[What is required]
Give the data again exactly, stopping after the "buf cell: clkbuf_4" line.

Data excerpts
===

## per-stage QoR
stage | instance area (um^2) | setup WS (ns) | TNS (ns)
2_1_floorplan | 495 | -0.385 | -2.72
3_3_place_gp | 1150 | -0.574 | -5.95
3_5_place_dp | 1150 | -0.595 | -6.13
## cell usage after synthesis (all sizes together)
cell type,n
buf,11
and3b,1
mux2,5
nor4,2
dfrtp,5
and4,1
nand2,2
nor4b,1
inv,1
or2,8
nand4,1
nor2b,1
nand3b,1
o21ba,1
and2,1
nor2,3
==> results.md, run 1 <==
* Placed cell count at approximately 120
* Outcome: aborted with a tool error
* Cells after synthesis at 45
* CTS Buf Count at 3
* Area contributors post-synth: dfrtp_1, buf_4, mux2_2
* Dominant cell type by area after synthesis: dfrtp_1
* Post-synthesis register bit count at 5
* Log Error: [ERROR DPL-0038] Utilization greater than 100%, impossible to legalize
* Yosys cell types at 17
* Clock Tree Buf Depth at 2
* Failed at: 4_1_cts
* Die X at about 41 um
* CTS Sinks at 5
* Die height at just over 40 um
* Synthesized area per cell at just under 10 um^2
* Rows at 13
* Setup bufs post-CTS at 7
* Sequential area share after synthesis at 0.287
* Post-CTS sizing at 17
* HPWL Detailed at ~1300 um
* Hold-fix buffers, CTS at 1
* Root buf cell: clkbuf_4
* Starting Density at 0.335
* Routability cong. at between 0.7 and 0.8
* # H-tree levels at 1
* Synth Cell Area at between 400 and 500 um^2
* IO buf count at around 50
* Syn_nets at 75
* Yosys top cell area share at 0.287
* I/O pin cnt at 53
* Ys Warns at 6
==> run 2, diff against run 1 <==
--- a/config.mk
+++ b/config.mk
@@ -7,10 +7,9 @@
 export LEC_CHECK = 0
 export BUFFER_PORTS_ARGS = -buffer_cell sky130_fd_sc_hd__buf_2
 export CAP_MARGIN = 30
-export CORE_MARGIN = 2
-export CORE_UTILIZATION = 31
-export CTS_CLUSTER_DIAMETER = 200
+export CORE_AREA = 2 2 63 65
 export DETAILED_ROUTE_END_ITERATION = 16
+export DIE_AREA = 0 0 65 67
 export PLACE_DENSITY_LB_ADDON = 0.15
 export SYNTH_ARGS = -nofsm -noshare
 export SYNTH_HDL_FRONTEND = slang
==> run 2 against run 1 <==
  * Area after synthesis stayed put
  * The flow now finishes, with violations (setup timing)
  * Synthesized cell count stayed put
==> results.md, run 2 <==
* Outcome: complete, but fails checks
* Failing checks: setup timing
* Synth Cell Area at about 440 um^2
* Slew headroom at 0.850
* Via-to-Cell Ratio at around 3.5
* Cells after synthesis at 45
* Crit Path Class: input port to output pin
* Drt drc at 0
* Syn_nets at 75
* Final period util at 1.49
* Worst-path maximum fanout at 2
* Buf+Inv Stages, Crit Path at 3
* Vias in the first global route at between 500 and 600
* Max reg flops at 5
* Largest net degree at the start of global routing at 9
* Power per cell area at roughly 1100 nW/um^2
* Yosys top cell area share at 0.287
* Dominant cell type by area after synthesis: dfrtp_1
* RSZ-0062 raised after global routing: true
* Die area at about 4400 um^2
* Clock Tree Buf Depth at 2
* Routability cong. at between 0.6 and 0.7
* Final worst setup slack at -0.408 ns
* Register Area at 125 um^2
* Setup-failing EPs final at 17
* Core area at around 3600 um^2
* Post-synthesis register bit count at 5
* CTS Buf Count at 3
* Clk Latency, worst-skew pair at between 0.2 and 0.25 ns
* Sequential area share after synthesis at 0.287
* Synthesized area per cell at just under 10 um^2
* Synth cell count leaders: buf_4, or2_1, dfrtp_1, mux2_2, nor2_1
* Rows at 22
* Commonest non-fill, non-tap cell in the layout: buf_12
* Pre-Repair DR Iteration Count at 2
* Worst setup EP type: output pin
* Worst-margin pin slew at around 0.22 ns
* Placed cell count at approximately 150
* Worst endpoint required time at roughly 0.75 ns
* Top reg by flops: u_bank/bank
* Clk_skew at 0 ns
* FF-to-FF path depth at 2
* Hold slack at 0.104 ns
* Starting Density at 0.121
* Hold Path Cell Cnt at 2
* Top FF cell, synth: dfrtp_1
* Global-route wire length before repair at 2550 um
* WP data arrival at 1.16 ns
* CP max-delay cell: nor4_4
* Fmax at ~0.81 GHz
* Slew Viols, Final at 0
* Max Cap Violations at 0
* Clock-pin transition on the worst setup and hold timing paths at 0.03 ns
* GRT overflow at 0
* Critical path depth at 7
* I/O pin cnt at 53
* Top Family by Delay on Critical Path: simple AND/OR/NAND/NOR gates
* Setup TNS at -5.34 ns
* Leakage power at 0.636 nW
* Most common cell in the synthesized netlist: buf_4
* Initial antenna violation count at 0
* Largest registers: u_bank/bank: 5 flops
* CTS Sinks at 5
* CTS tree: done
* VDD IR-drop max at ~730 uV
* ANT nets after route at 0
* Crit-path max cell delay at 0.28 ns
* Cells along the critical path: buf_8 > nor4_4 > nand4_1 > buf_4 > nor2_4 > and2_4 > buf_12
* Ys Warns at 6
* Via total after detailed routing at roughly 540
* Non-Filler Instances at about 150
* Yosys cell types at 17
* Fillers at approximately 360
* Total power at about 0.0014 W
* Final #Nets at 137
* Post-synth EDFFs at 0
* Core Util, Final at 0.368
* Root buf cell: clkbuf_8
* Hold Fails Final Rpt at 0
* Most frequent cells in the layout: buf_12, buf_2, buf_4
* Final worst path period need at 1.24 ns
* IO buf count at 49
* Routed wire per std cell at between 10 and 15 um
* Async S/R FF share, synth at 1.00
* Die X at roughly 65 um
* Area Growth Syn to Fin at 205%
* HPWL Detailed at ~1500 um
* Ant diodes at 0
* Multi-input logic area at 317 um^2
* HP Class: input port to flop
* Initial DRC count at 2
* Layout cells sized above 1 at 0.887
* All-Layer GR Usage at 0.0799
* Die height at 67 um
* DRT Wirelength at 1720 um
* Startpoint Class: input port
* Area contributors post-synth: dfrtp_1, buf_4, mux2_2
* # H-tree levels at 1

===

[Completed exercise]
## per-stage QoR
stage | instance area (um^2) | setup WS (ns) | TNS (ns)
2_1_floorplan | 495 | -0.385 | -2.72
3_3_place_gp | 1150 | -0.574 | -5.95
3_5_place_dp | 1150 | -0.595 | -6.13
## cell usage after synthesis (all sizes together)
cell type,n
buf,11
and3b,1
mux2,5
nor4,2
dfrtp,5
and4,1
nand2,2
nor4b,1
inv,1
or2,8
nand4,1
nor2b,1
nand3b,1
o21ba,1
and2,1
nor2,3
==> results.md, run 1 <==
* Placed cell count at approximately 120
* Outcome: aborted with a tool error
* Cells after synthesis at 45
* CTS Buf Count at 3
* Area contributors post-synth: dfrtp_1, buf_4, mux2_2
* Dominant cell type by area after synthesis: dfrtp_1
* Post-synthesis register bit count at 5
* Log Error: [ERROR DPL-0038] Utilization greater than 100%, impossible to legalize
* Yosys cell types at 17
* Clock Tree Buf Depth at 2
* Failed at: 4_1_cts
* Die X at about 41 um
* CTS Sinks at 5
* Die height at just over 40 um
* Synthesized area per cell at just under 10 um^2
* Rows at 13
* Setup bufs post-CTS at 7
* Sequential area share after synthesis at 0.287
* Post-CTS sizing at 17
* HPWL Detailed at ~1300 um
* Hold-fix buffers, CTS at 1
* Root buf cell: clkbuf_4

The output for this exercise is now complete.